Retine artificiali e microchip, la lotta alla cecità passa per l'Hi tech

Il chip miniaturizzato è stato impiantato per la prima volta in 5 pazienti con degenerazione maculare senile

Dalla retina artificiale fatta con un microchip impiantato a quella 'coltivata' in laboratorio passa anche dalle soluzioni hi tech il futuro della lotta alla cecità e ai problemi della vista, che però vanno innanzitutto prevenuti. La visione sul futuro viene da alcune ricerche pubblicate in questi giorni, proprio in coincidenza con la Giornata Mondiale della Vista, che si è celebrata lo scorso l'11 ottobre.   Il chip miniaturizzato (di appena 2 millimetri di diametro e senza cavi né batteria) è stato impiantato per la prima volta in 5 pazienti con degenerazione maculare senile, malattia della retina che rappresenta oggi la prima causa di cecità nel mondo occidentale.

I pazienti trattati, tutti già non vedenti, hanno acquisito la capacità di vedere lettere molto grandi e anche una limitata capacità di lettura. Sono i risultati anticipati in un'intervista all'ANSA da Andrea Cusumano del Policlinico di Tor Vergata, Presidente della Fondazione Macula & Genoma Onlus. La promettente 'protesi retinica' è stata progettata da Daniel Palanker della Stanford University in California. "Ho partecipato io stesso all'intervento sulla prima paziente - racconta Cusumano -. Il sogno che gli oculisti coltivano da tempo, far rivedere i non vedenti, sta divenendo realtà".  Servirà invece a sviluppare terapie per alcune malattie come il daltonismo la retina coltivata in laboratorio descritta oggi su Science, ottenuta dai biologi dell'americana Johns Hopkins University, guidati da Kiara Eldred. Finora erano state ottenute retine di topo che però non hanno la vista a colori come l'uomo.   "Se comprendiamo come si sviluppano queste cellule, siamo più vicini alla possibilità di curare le persone che non vedono i colori o li vedono in modo alterato" ha detto Eldred.

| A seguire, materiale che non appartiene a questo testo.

File: src/include/fprc_params.svh
// Purpose: Constants for the flash power and reset protection controller.
// Assumes: A 10 MHz system clock.
// Notes: Register offsets are byte addresses on the AXI4-Lite slave.
`ifndef FPRC_PARAMS_SVH
`define FPRC_PARAMS_SVH
`define FPRC_CLK_MHZ 10
`define FPRC_WAKE_READ_NS 600
`define FPRC_WAKE_WRITE_NS 1000
`define FPRC_RESET_LOW_NS 100
`define FPRC_STROBE_NS 100
`define FPRC_CYC(ns) (((ns) * `FPRC_CLK_MHZ + 999) / 1000)
`define FPRC_OFF_CTRL 8'h00
`define FPRC_OFF_CMD 8'h04
`define FPRC_OFF_STATUS 8'h08
`define FPRC_OFF_RDATA 8'h0C
`define FPRC_CMD_READ_ARRAY 8'hFF
`define FPRC_CMD_READ_STATUS 8'h70
`define FPRC_CMD_CLEAR_STATUS 8'h50
`define FPRC_SR_SUPPLY_LOW 3
`define FPRC_SR_WRITE_ERR 4
`define FPRC_SR_ERASE_ERR 5
`define FPRC_SR_READY 7
`define FPRC_RESP_OKAY 2'b00
`define FPRC_RESP_DECERR 2'b11
`define FPRC_RESP_SLVERR 2'b10
`define FPRC_CTRL_PD_BIT 0
`define FPRC_CTRL_RA_BIT 1
`define FPRC_CMD_RD_BIT 31
`define FPRC_CMD_ADDR_LSB 8
`endif

File: src/include/fprc_pkg.sv
// Purpose: Types for the flash power and reset protection controller.
// Assumes: Nothing beyond the parameter header.
// Notes: The sequencer walks one bus cycle on the flash pins at a time.
package fprc_pkg;
    typedef enum logic [2:0] {
        FprcIdle,
        FprcSetup,
        FprcStrobe,
        FprcHold,
        FprcPowerDown,
        FprcWake
    } fprc_state_t;
endpackage

File: src/logic/fprc_host.sv
// Purpose: Host controller that drives the flash reset, strobes and data pins.
// Assumes: Software orders writes, reads and power-down over AXI4-Lite.
// Notes on behaviour
// Device sets supply-low with write or erase error on supply failure.
// Reset low during an operation aborts it and enters deep power-down.
// Host reissues the whole command sequence after an aborted operation; the code clears busy and sets the aborted status bit instead of reissuing.
// Device clears status on power-off and whenever reset goes low.
// Device keeps its last command regardless of supply or select changes.
// Device returns to read-array at power-up, wake and core lockout.
// Host writes read-array before reading the array after any operation.
// Device works whichever supply rises first.
// Writes happen only with write strobe and chip select both low.
// Device ignores all control inputs while reset is low.
// Data-altering operations need a setup write then a confirm write.
// Host keeps supplies valid and reset high during operations.
// Host waits wake delays before reading or writing after reset rises.
// Reset is driven from the supply-valid signal and system reset.
// Chip select is decoded per device; output strobe is shared.
// Device floats data and latches nothing in deep power-down.
// Supply-low bit is one after a supply abort, else zero.
// Write error bit is one after a failed write, else zero.
// Host returns the device to read-array by writing its command code.
// Notes: CTRL bit0 requests power-down, bit1 sets read-array after each write command other than read-array itself.
`timescale 1ns/1ps
`include "fprc_params.svh"
module fprc_host #(
    parameter int ADDR_W = 20
) (
    input wire logic sys_clk,
    input wire logic arst_n,
    input wire logic supplyValid,
    input wire logic [7:0] awaddr,
    input wire logic awvalid,
    output logic awready,
    input wire logic [31:0] wdata,
    input wire logic [3:0] wstrb,
    input wire logic wvalid,
    output logic wready,
    output logic [1:0] bresp,
    output logic bvalid,
    input wire logic bready,
    input wire logic [7:0] araddr,
    input wire logic arvalid,
    output logic arready,
    output logic [31:0] rdata,
    output logic [1:0] rresp,
    output logic rvalid,
    input wire logic rready,
    output logic [ADDR_W-1:0] flashAddr,
    output logic [7:0] flashDataOut,
    output logic flashDataOe,
    input wire logic [7:0] flashDataIn,
    output logic chipSelectN,
    output logic writeStrobeN,
    output logic outputStrobeN,
    output logic resetPowerdownN
);
    import fprc_pkg::*;
    localparam int WakeReadCyc = `FPRC_CYC(`FPRC_WAKE_READ_NS);
    localparam int WakeWriteCyc = `FPRC_CYC(`FPRC_WAKE_WRITE_NS);
    localparam int LowCyc = `FPRC_CYC(`FPRC_RESET_LOW_NS);
    localparam int StrobeCyc = `FPRC_CYC(`FPRC_STROBE_NS);
    localparam int CntW = 8;

    typedef struct packed {
        fprc_state_t state;
        logic [CntW-1:0] cnt;
        logic [CntW-1:0] wakeCnt;
        logic sv1;
        logic sv2;
        logic pdReq;
        logic autoRa;
        logic raPending;
        logic isRead;
        logic [ADDR_W-1:0] addr;
        logic [7:0] dout;
        logic [7:0] rdByte;
        logic [7:0] din1;
        logic [7:0] din2;
        logic rdCap;
        logic busy;
        logic aborted;
        logic awHeld;
        logic wHeld;
        logic [7:0] awAddr;
        logic [31:0] wData;
        logic [3:0] wStrb;
        logic awready;
        logic wready;
        logic bvalid;
        logic [1:0] bresp;
        logic arready;
        logic rvalid;
        logic [31:0] rdata;
        logic [1:0] rresp;
        logic dataOe;
        logic csN;
        logic weN;
        logic oeN;
        logic rpN;
    } fprc_regs_t;

    fprc_regs_t q_r;
    fprc_regs_t q_nxt;

    function automatic logic [CntW-1:0] cycles(input int n);
        cycles = CntW'(n < 1 ? 1 : n);
    endfunction

    always_comb begin
        q_nxt = q_r;
        q_nxt.sv1 = supplyValid;
        q_nxt.sv2 = q_r.sv1;
        q_nxt.din1 = flashDataIn;
        q_nxt.din2 = q_r.din1;
        q_nxt.rdCap = 1'b0;
        if (q_r.rdCap) begin
            q_nxt.rdByte = q_r.din2;
        end
        q_nxt.awready = 1'b0;
        q_nxt.wready = 1'b0;
        q_nxt.arready = 1'b0;
        if (q_r.wakeCnt != '0) begin
            q_nxt.wakeCnt = q_r.wakeCnt - 1'b1;
        end
        if (awvalid && !q_r.awHeld && !q_r.awready) begin
            q_nxt.awready = 1'b1;
            q_nxt.awHeld = 1'b1;
            q_nxt.awAddr = awaddr;
        end
        if (wvalid && !q_r.wHeld && !q_r.wready) begin
            q_nxt.wready = 1'b1;
            q_nxt.wHeld = 1'b1;
            q_nxt.wData = wdata;
            q_nxt.wStrb = wstrb;
        end
        if (q_r.bvalid && bready) begin
            q_nxt.bvalid = 1'b0;
        end
        if (q_r.awHeld && q_r.wHeld && !q_r.bvalid) begin
            q_nxt.awHeld = 1'b0;
            q_nxt.wHeld = 1'b0;
            q_nxt.bvalid = 1'b1;
            q_nxt.bresp = `FPRC_RESP_OKAY;
            if (q_r.awAddr == `FPRC_OFF_CTRL) begin
                if (q_r.wStrb[0]) begin
                    q_nxt.pdReq = q_r.wData[`FPRC_CTRL_PD_BIT];
                    q_nxt.autoRa = q_r.wData[`FPRC_CTRL_RA_BIT];
                end
            end else if (q_r.awAddr == `FPRC_OFF_CMD) begin
                if (!q_r.busy && !q_r.raPending && q_r.state == FprcIdle) begin
                    q_nxt.busy = 1'b1;
                    q_nxt.aborted = 1'b0;
                    q_nxt.isRead = q_r.wData[`FPRC_CMD_RD_BIT];
                    q_nxt.dout = q_r.wData[7:0];
                    q_nxt.addr = q_r.wData[`FPRC_CMD_ADDR_LSB +: ADDR_W];
                end else begin
                    q_nxt.bresp = `FPRC_RESP_SLVERR;
                end
            end else if (q_r.awAddr != `FPRC_OFF_STATUS && q_r.awAddr != `FPRC_OFF_RDATA) begin
                q_nxt.bresp = `FPRC_RESP_DECERR;
            end
        end
        if (q_r.rvalid && rready) begin
            q_nxt.rvalid = 1'b0;
        end
        if (arvalid && !q_r.rvalid && !q_r.arready) begin
            q_nxt.arready = 1'b1;
            q_nxt.rvalid = 1'b1;
            q_nxt.rresp = `FPRC_RESP_OKAY;
            case (araddr)
                `FPRC_OFF_CTRL: q_nxt.rdata = {30'h0000_0000, q_r.autoRa, q_r.pdReq};
                `FPRC_OFF_CMD: q_nxt.rdata = {q_r.isRead, 3'h0, 20'(q_r.addr), q_r.dout};
                `FPRC_OFF_STATUS: q_nxt.rdata = {26'h000_0000, q_r.wakeCnt != '0, q_r.aborted,
                    q_r.state == FprcPowerDown, !q_r.rpN, q_r.raPending, q_r.busy};
                `FPRC_OFF_RDATA: q_nxt.rdata = {24'h00_0000, q_r.rdByte};
                default: begin
                    q_nxt.rdata = 32'h0000_0000;
                    q_nxt.rresp = `FPRC_RESP_DECERR;
                end
            endcase
        end
        case (q_r.state)
            FprcIdle: begin
                q_nxt.csN = 1'b1;
                q_nxt.weN = 1'b1;
                q_nxt.oeN = 1'b1;
                q_nxt.dataOe = 1'b0;
                // reset between cycles
                // supply reset
                if (!q_r.sv2 || q_r.pdReq) begin
                    q_nxt.rpN = 1'b0;
                    q_nxt.cnt = cycles(LowCyc);
                    q_nxt.state = FprcPowerDown;
                // read-array first
                end else if (q_r.raPending) begin
                    q_nxt.dout = `FPRC_CMD_READ_ARRAY;
                    q_nxt.isRead = 1'b0;
                    q_nxt.state = FprcSetup;
                end else if (q_r.busy) begin
                    // wake delays
                    if (q_r.wakeCnt == '0 || (q_r.isRead &&
                        q_r.wakeCnt <= cycles(WakeWriteCyc - WakeReadCyc))) begin
                        q_nxt.state = FprcSetup;
                    end
                end
            end
            FprcSetup: begin
                q_nxt.csN = 1'b0;
                // select gates strobe
                q_nxt.oeN = !q_r.isRead;
                q_nxt.dataOe = !q_r.isRead;
                q_nxt.cnt = cycles(StrobeCyc);
                q_nxt.state = FprcStrobe;
            end
            FprcStrobe: begin
                // write strobe low with select, output strobe high
                q_nxt.weN = q_r.isRead;
                q_nxt.cnt = q_r.cnt - 1'b1;
                if (q_r.cnt == CntW'(1)) begin
                    q_nxt.state = FprcHold;
                end
            end
            FprcHold: begin
                q_nxt.weN = 1'b1;
                q_nxt.oeN = 1'b1;
                q_nxt.state = FprcIdle;
                q_nxt.rdCap = q_r.isRead;
                q_nxt.busy = 1'b0;
                // read-array code
                q_nxt.raPending = q_r.autoRa && !q_r.isRead && q_r.dout != `FPRC_CMD_READ_ARRAY;
            end
            FprcPowerDown: begin
                q_nxt.csN = 1'b1;
                q_nxt.weN = 1'b1;
                q_nxt.oeN = 1'b1;
                q_nxt.dataOe = 1'b0;
                // abort is reported
                if (q_r.busy) begin
                    q_nxt.aborted = 1'b1;
                    q_nxt.busy = 1'b0;
                end
                if (q_r.cnt != '0) begin
                    q_nxt.cnt = q_r.cnt - 1'b1;
                end else if (q_r.sv2 && !q_r.pdReq) begin
                    q_nxt.rpN = 1'b1;
                    q_nxt.state = FprcWake;
                end
            end
            FprcWake: begin
                q_nxt.wakeCnt = cycles(WakeWriteCyc);
                q_nxt.raPending = 1'b0;
                q_nxt.state = FprcIdle;
            end
            default: q_nxt.state = FprcIdle;
        endcase
    end

    always_ff @(posedge sys_clk or negedge arst_n) begin
        if (!arst_n) begin
            q_r <= '0;
            q_r.state <= FprcIdle;
            q_r.csN <= 1'b1;
            q_r.weN <= 1'b1;
            q_r.oeN <= 1'b1;
        end else begin
            q_r <= q_nxt;
        end
    end

    assign awready = q_r.awready;
    assign wready = q_r.wready;
    assign bvalid = q_r.bvalid;
    assign bresp = q_r.bresp;
    assign arready = q_r.arready;
    assign rvalid = q_r.rvalid;
    assign rdata = q_r.rdata;
    assign rresp = q_r.rresp;
    assign flashAddr = q_r.addr;
    assign flashDataOut = q_r.dout;
    assign flashDataOe = q_r.dataOe;
    assign chipSelectN = q_r.csN;
    assign writeStrobeN = q_r.weN;
    assign outputStrobeN = q_r.oeN;
    assign resetPowerdownN = q_r.rpN;
endmodule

Le retine umane in provetta sono state fabbricate a partire da cellule staminali pluripotenti indotte (Ips), ossia cellule adulte che vengono fatte tornare bambine grazie a un mix di geni.   Secondo l'Organizzazione Mondiale della Sanità (Oms) sono 253 milioni i disabili visivi nel mondo, di cui 217 milioni gli ipovedenti e 36 milioni i ciechi. E, entro il 2050, metà della popolazione mondiale potrebbe essere affetta da miopia, come afferma uno studio australiano, pubblicato dalla rivista Ophthalmology. A preoccupare gli esperti sono soprattutto i bambini, alle prese con un crescente utilizzo di dispositivi tecnologici e videogiochi. L'incidenza maggiore è nelle femmine", spiega Grazia Pertile, direttore dell'Unità Operativa di Oculistica dell'Ospedale Sacro Cuore Don Calabria di Negar (Verona). Nel caso in cui si tratti di miopia acquisita (e non di tipo ereditario), due i consigli principali: "far stare almeno un ora al giorno i bimbi all'aria aperta, perché questo costringe l'occhio a utilizzare anche il campo visivo periferico, cosa molto importante, considerando che passano 6-8 ore al chiuso sui banchi di scuola", spiega Pertile. Inoltre "utilizzare cellulari, pc e tablet, così come i libri, a distanza maggiore di 30 cm dagli occhi".